6 February 2018

Rwanda: Government Moves to Improve Aviation Security

Photo: Nadege Imbabazi/The New Times
Passengers board a RwandAir plane heading to Cotonou at Kigali International Airport.

Government yesterday tabled a bill in the Lower House that seeks to establish new regulations governing civil aviation in the country.

While presenting the draft law in the House, the Minister of State in charge of Transport, Eng. Jean de Dieu Uwihanganye, said that the new regulations will improve the way Rwanda investigates aircraft incidents and accidents.

Among other things, the draft law provides articles that empower the Minister in charge of Infrastructure to conduct aircraft accident investigations and outlines how Rwanda works with other organisations and governments to investigate the accidents and incidents.

Uwihanganye said that the proposed regulations will also enable the national carrier, RwandAir, to fly with ease to European and American destinations because the new aviation rules are in line with standard requirements in Europe and the United States of America (USA).

Currently, RwandAir flies to two European capitals - London and Brussels - and officials have previously talked of direct flights to the United States by the national carrier.

"We need this law because we are heading towards improvement in terms of how the aviation industry works in relation to security and safety. For government, the aviation industry is a key strategic sector we want to invest in and for that to be possible we have to be able to have a very strong safety and security system in place," he told The New Times shortly after presenting the draft law in Parliament.

The minister said in an explanatory note that the bill also incorporates United States of America's Federal Aviation Administration (FAA) requirements and European Union's European Aviation Safety Agency (EASA) requirements.

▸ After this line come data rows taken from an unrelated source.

===== config.mk =====
export PLATFORM = sky130hd
export DESIGN_NAME = fetch_decode_queue
export DESIGN_NICKNAME = d
export VERILOG_FILES = /design/src/rtl/fetch_decode_queue.sv
export SDC_FILE = /design/constraint.sdc
export NUM_CORES = 1
export LEC_CHECK = 0
export CAP_MARGIN = 20
export CORE_MARGIN = 2
export CORE_UTILIZATION = 40
export DETAILED_ROUTE_END_ITERATION = 8
export HOLD_SLACK_MARGIN = 0.05
export PLACE_DENSITY_LB_ADDON = 0.05
export SETUP_SLACK_MARGIN = 0.3
export SKIP_LAST_GASP = 1
export SLEW_MARGIN = 0
export SYNTH_ARGS = -nofsm -noshare
export SYNTH_HDL_FRONTEND = slang
export SYNTH_SLANG_ARGS = --single-unit

===== constraint.sdc =====
create_clock -name clk -period 2.9 [get_ports clk]
set_input_delay 0.29 -clock clk [delete_from_list [all_inputs] [get_ports clk]]
set_output_delay 0.29 -clock clk [all_outputs]
set_load 0.01 [all_outputs]

===== src/rtl/fetch_decode_queue.sv =====
// In-order {word PC, instruction} queue between fetch and decode; flush drops all wrong-path entries.
// 1-cycle push-to-head latency (0 with FDQ_BYPASS_EN on an empty queue); in_ready depends only on occupancy.
module fetch_decode_queue #(
    parameter int DEPTH  = 4,
    parameter int PTR_W  = 2,
    parameter int DATA_W = 32,
    parameter int PC_W   = 30
) (
    input  logic              clk,
    input  logic              rst_n,
    input  logic              in_valid,
    input  logic [DATA_W-1:0] in_instr,
    input  logic [PC_W-1:0]   in_pc,
    output logic              in_ready,
    output logic              out_valid,
    output logic [DATA_W-1:0] out_instr,
    output logic [PC_W-1:0]   out_pc,
    input  logic              out_ready,
    input  logic              flush,
    output logic [PTR_W:0]    count
);

    localparam logic [PTR_W:0] L_FULL = (PTR_W+1)'(DEPTH);

    logic [DATA_W-1:0] r_instr_mem [DEPTH];
    logic [PC_W-1:0]   r_pc_mem    [DEPTH];
    logic [PTR_W-1:0]  r_rd_ptr;
    logic [PTR_W-1:0]  r_wr_ptr;
    logic [PTR_W:0]    r_count;

    logic w_empty;
    logic w_full;
    logic w_byp;
    logic w_push;
    logic w_pop;

    assign w_empty = (r_count == '0);
    assign w_full  = (r_count == L_FULL);

`ifdef FDQ_BYPASS_EN
    assign w_byp = w_empty & in_valid & ~flush;
`else
    assign w_byp = 1'b0;
`endif

    // A bypassed entry consumed in the same cycle never touches storage.
    assign w_pop  = ~w_empty & out_ready;
    assign w_push = in_valid & ~w_full & ~(w_byp & out_ready);

    assign in_ready  = ~w_full;
    assign out_valid = ~w_empty | w_byp;
    assign count     = r_count;

    always_comb begin
        out_instr = '0;
        out_pc    = '0;
        if (w_byp) begin
            out_instr = in_instr;
            out_pc    = in_pc;
        end else if (!w_empty) begin
            out_instr = r_instr_mem[r_rd_ptr];
            out_pc    = r_pc_mem[r_rd_ptr];
        end
    end

    always_ff @(posedge clk or negedge rst_n) begin
        if (!rst_n) begin
            r_rd_ptr <= '0;
            r_wr_ptr <= '0;
            r_count  <= '0;
        end else if (flush) begin
            r_rd_ptr <= '0;
            r_wr_ptr <= '0;
            r_count  <= '0;
        end else begin
            if (w_push) r_wr_ptr <= r_wr_ptr + 1'b1;
            if (w_pop)  r_rd_ptr <= r_rd_ptr + 1'b1;
            case ({w_push, w_pop})
                2'b10:   r_count <= r_count + 1'b1;
                2'b01:   r_count <= r_count - 1'b1;
                default: r_count <= r_count;
            endcase
        end
    end

    always_ff @(posedge clk) begin
        if (w_push && !flush) begin
            r_instr_mem[r_wr_ptr] <= in_instr;
            r_pc_mem[r_wr_ptr]    <= in_pc;
        end
    end

endmodule

## Word level (Yosys, flattened, before mapping)

Memories as Yosys holds them, arrays and structs flattened.
Index checks and enable logic that the tools add are counted.

| storage, ports and cells | value |
|---|---|
| output and inout port bits | 67 |
| memories kept | 2 |
| bits in writable memories | 248 |
| register bits after elaboration | 7 |
| ROM bits | 0 |
| logic and storage cells | 32 |
| input bits | 67 |
| bits in latches | 0 |

Memories:

| memory | words | width | read ports | clocked after Yosys merged registers in | write ports | line | text |
|---|---|---|---|---|---|---|---|
| r_instr_mem | 4 | 32 | 1 | 0 | 1 | 25 | `logic [DATA_W-1:0] r_instr_mem [DEPTH];` |
| r_pc_mem | 4 | 30 | 1 | 0 | 1 | 26 | `logic [PC_W-1:0] r_pc_mem [DEPTH];` |

| operators by class | value |
|---|---|
| multiply operators | 0 |
| equal/unequal tests | 3 |
| mux-type cells | 10 |
| divide/modulo/power cells | 0 |
| shift-type cells | 0 |
| add/sub/neg operators | 4 |
| reduce and logical (&&, ||, !) cells | 6 |
| bitwise operators | 4 |
| $lt $le $gt $ge | 0 |

Operators with widths:

| cell | number |
|---|---|
| 32-bit 2-to-1 mux | 1 |
| 30-bit 2-to-1 mux | 1 |
| 2-bit 2-to-1 mux | 4 |
| 3-bit one-hot mux with 2 select lines | 1 |
| 2-bit by 1-bit adder with 2-bit output, second input constant | 2 |
| 2-bit nonzero test | 2 |
| 3-bit by 1-bit adder with 3-bit output, second input constant | 1 |
| 3-bit == test, second input constant | 1 |
| 3-bit zero test | 1 |
| 3-bit 2-to-1 mux | 1 |
| 3-bit nonzero test | 1 |
| 3-bit by 1-bit subtractor with 3-bit output, second input constant | 1 |
| 1-bit bitwise AND | 2 |
| 2-bit by 1-bit == test with 1-bit output, second input constant | 1 |
| 2-bit == test, second input constant | 1 |
| 1-bit 2-to-1 mux | 2 |
| 1-bit inverter | 2 |
| 1-bit logical AND | 1 |
| 1-bit zero test | 1 |

## Longest topological paths before layout

Gate-level depths: netlist of the first run.

| logic depth | value |
|---|---|
| depth in word-level cells | 6 |
| depth in mapped cells | 9 |
| depth with buffers taken out | 8 |

## Worst setup path before layout of the first run

Ideal clock, no wire load.

| path | value |
|---|---|
| path kind | reg2reg |
| start point | reg r_count[0] (netlist: count[0]) |
| end point | mem r_instr_mem[0][0] (enable) |
| buffers on the path | 0 |
| setup time | 0.427 ns |
| slack | -0.004 ns |
| required time | 2.473 ns |
| data arrival time | 2.478 ns |
| period minus slack after synthesis | 2.904 ns |
| stages on the path, launching flop included | 5 |
| path through | dfrtp_1 or3b_1 nand2_2 nor2_1 and2_1 |

| between the ends | value |
|---|---|
| longest elaborated chain between the ends | 6 |

RTL lines:

| item | line | text |
|---|---|---|
| start, declared | 29 | `logic [PTR_W:0] r_count;` |
| start signal, assigned | 79 | `2'b10: r_count <= r_count + 1'b1;` |
| start signal, assigned | 80 | `2'b01: r_count <= r_count - 1'b1;` |
| start signal, assigned | 81 | `default: r_count <= r_count;` |
| 3-bit == test | 38 | `assign w_full = (r_count == L_FULL);` |
| 1-bit inverter | -- |  |
| via in_ready | 14 | `output logic in_ready,` |
| 1-bit bitwise AND | 48 | `assign w_push = in_valid & ~w_full & ~(w_byp & out_ready);` |
| 1-bit logical AND | 87 | `if (w_push && !flush) begin` |
| 1-bit 2-to-1 mux | 87 |  |
| 1-bit 2-to-1 mux (implied by the code) | 88 | `r_instr_mem[r_wr_ptr] <= in_instr;` |
| end, declared | 25 |  |

The timed path passes the listed nets, and every way through them passes these cells.

## Worst setup path after layout of the first run

| path | value |
|---|---|
| start point | reg r_rd_ptr[0] |
| end point | out out_instr[13] |

| between the ends | value |
|---|---|
| longest elaborated chain between the ends | 2 |

RTL lines:

| item | line | text |
|---|---|---|
| start, declared | 27 | `logic [PTR_W-1:0] r_rd_ptr;` |
| start signal, assigned | 77 | `if (w_pop) r_rd_ptr <= r_rd_ptr + 1'b1;` |
| memory read 4 x 32 bit | -- |  |
| 32-bit 2-to-1 mux | 60 | `end else if (!w_empty) begin` |
| end, declared | 16 | `output logic [DATA_W-1:0] out_instr,` |

Every way passes these cells.

==> run summary, run 1 <==
status - finished clean
initial antenna violation count - 1
Net Count, Synth - 528
Post-Place Cell Area - 11800 um2
P_leak - 4.39 nW
R2R depth - 7
core area - 24400 um2
CTS Buf Count - 27
r2r endpoint - count[1]
Clock Pin Slew Worst Setup and Hold Paths - 60 ps
setup slack after layout - 351 ps
Reg-to-Reg Start - count[0]
Tot Pwr - 8.89 mW
number of global-route vias before repair - 5308
Slew Limit Headroom - 73.2%
Critical-path top delay cell - dfrtp_4
Area growth syn-to-layout - 27.8%
I/O pin count - 134
busiest grt layer - met2
routed vias/inst - 5.05
area taken by flip-flops and latches - 7630 um2
Critical Path RT - 2610 ps
Cell Count, Final, Fillers Out - 969
Max VDD drop - 396 uV
final setup fails - 0
H-tree Lvls - 1
fin. max-slew vios - 0
Mapped Cells - 456
row cnt - 57
Skew-Pair Late Insertion Delay - 510 ps
sequential-to-total area share from yosys stat - 76.4%
setup TNS - 0 ps
Hold Path Origin - in_pc[2]
Tmin final - 2550 ps
I/O Buffers - 133
worst stage delay on the critical path - 500 ps
worst hold margin - 407 ps
Wirelength per Cell - 21.3 um
# diodes - 0
final core utilization - 52.2%
final RePlAce weighted congestion - 0.714
hold path endpoint - r_pc_mem[3][2]
Mapped Area - 9970 um2
total routed wirelength - 20700 um
initial drt markers - 272
Setup Crit Path Kind - register to primary output
placed cells - 910
Worst setup SP type - register
r2r setup slk - 770 ps
Clock Tree Root - clkbuf_16
synthesis warning total - 0
Final Hold Fails - 0
Final period util - 87.9%
Layout fillers - 2008
number of synthesized register bits - 255
CP dominant cell by count - buf_12
largest net degree at the start of global routing - 38
antenna-violating nets left - 0
multi-input logic area - 2150 um2
measured slew at the worst slew-check pin - 403 ps
max cap viols - 0
Place WS - 637 ps
die area - 26200 um2
drt first pass iters - 4
design area - 12700 um2
maximum operating frequency - 0.392 GHz
CP Cell Sequence - buf_12 > buf_12 > buf_16 > mux4_2 > and2_1 > clkdlybuf4s15_1
DRC Markers - 0
dpl hpwl - 12100 um
worst hold path class - input port to register
RSZ-0062 raised after global routing - yes
worst hold stages - 1
Setup crit end kind - primary output
Starting Density - 40.9%
syn_area_per_cell - 21.9 um2
die width - 162 um
clock buffer depth - 3
GRT Util Overall - 16.0%
die height - 162 um
crit path max fanout - 7
layout cell share with drive strength beyond 1 - 24.8%
overflow left after global routing - 0
Power Dens Cells - 697 nW/um2
Final #Nets - 702
met2 Track Usage GR - 27.2%
Vias - 4892
global routing usage on met1 - 21.5%
Critical Path AT - 2260 ps
CTS tree - done
clock skew - 8.40 ps
first-pass GRT wire length - 31600 um
met3 Resource Use GR - 3.35%
Sink Count - 255
Yosys cell types - 32
-- layout make-up --
type,instances,share of cell area (%)
inverter,2,0.0589
tap,324,3.18
sequential,255,59.9
clock buffer,36,5.57
clock inverter,8,0.520
timing repair buffer,169,13.9
multi-input combinational,175,16.9
-- synth_stat cells, drive strengths merged --
cell type / instances / share of area, %
a21oi: 4 / 0.20
a21o: 1 / 0.075
o21ai: 2 / 0.10
or3b: 1 / 0.088
nand2: 6 / 0.25
edfxtp: 248 / 75
o221ai: 1 / 0.088
nor2b: 1 / 0.063
buf: 17 / 1.8
or2: 1 / 0.063
nand2b: 1 / 0.063
clkbuf: 7 / 0.26
nor3: 2 / 0.10
dfrtp: 7 / 1.8
nand3: 4 / 0.20
ha: 4 / 0.50
nor2: 8 / 0.30
xor2: 2 / 0.18
and2: 66 / 4.1
or3: 2 / 0.13
inv: 2 / 0.075
mux4: 62 / 14
a211oi: 1 / 0.075
o311a: 1 / 0.10
nand4b: 1 / 0.088
fa: 1 / 0.20
xnor2: 2 / 0.18
a31oi: 1 / 0.063
-- power breakdown --
part           leakage [nW]  switching, mW  total (mW)  internal [mW]
Sequential             2.34         0.0474        4.24           4.19
Clock                 0.370           1.28        3.07           1.78
Combinational          1.68          0.716        1.58          0.860
Total                  4.39           2.05        8.89           6.84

The harmonisation is critical for Rwanda because before any airline starts its operations either into USA or EU, the FAA or the EASA, respectively, conducts safety and security audits on the country from where the airline comes from.

The objective of the audit is to determine whether that country's oversight of its airlines that operate, or seek to operate, into the U.S or the E.U, or codeshare (entering into a partnership) with a U.S or EU airline, complies with safety standards established by the International Civil Aviation Organisation (ICAO).

The proposed law provides the Rwanda Civil Aviation Authority (RCAA) with the powers and responsibilities for safety and security oversight of air operators, aircraft maintenance organisations, aviation personnel, aerodromes, air navigation services providers and aviation training organisations.

The government assigned the mandate of daily management and operation of airports and provision of air navigation services to a new company (the Rwanda Airports Company), leaving RCAA with the responsibility to ensure that aviation policies are enforced.

Parliament yesterday approved the basis of the draft law establishing regulations governing civil aviation, which means that its scrutiny in the Lower House will continue at the standing committee level.

The Ministry of Infrastructure and RCAA will be responsible for the implementation of the law once it is in place.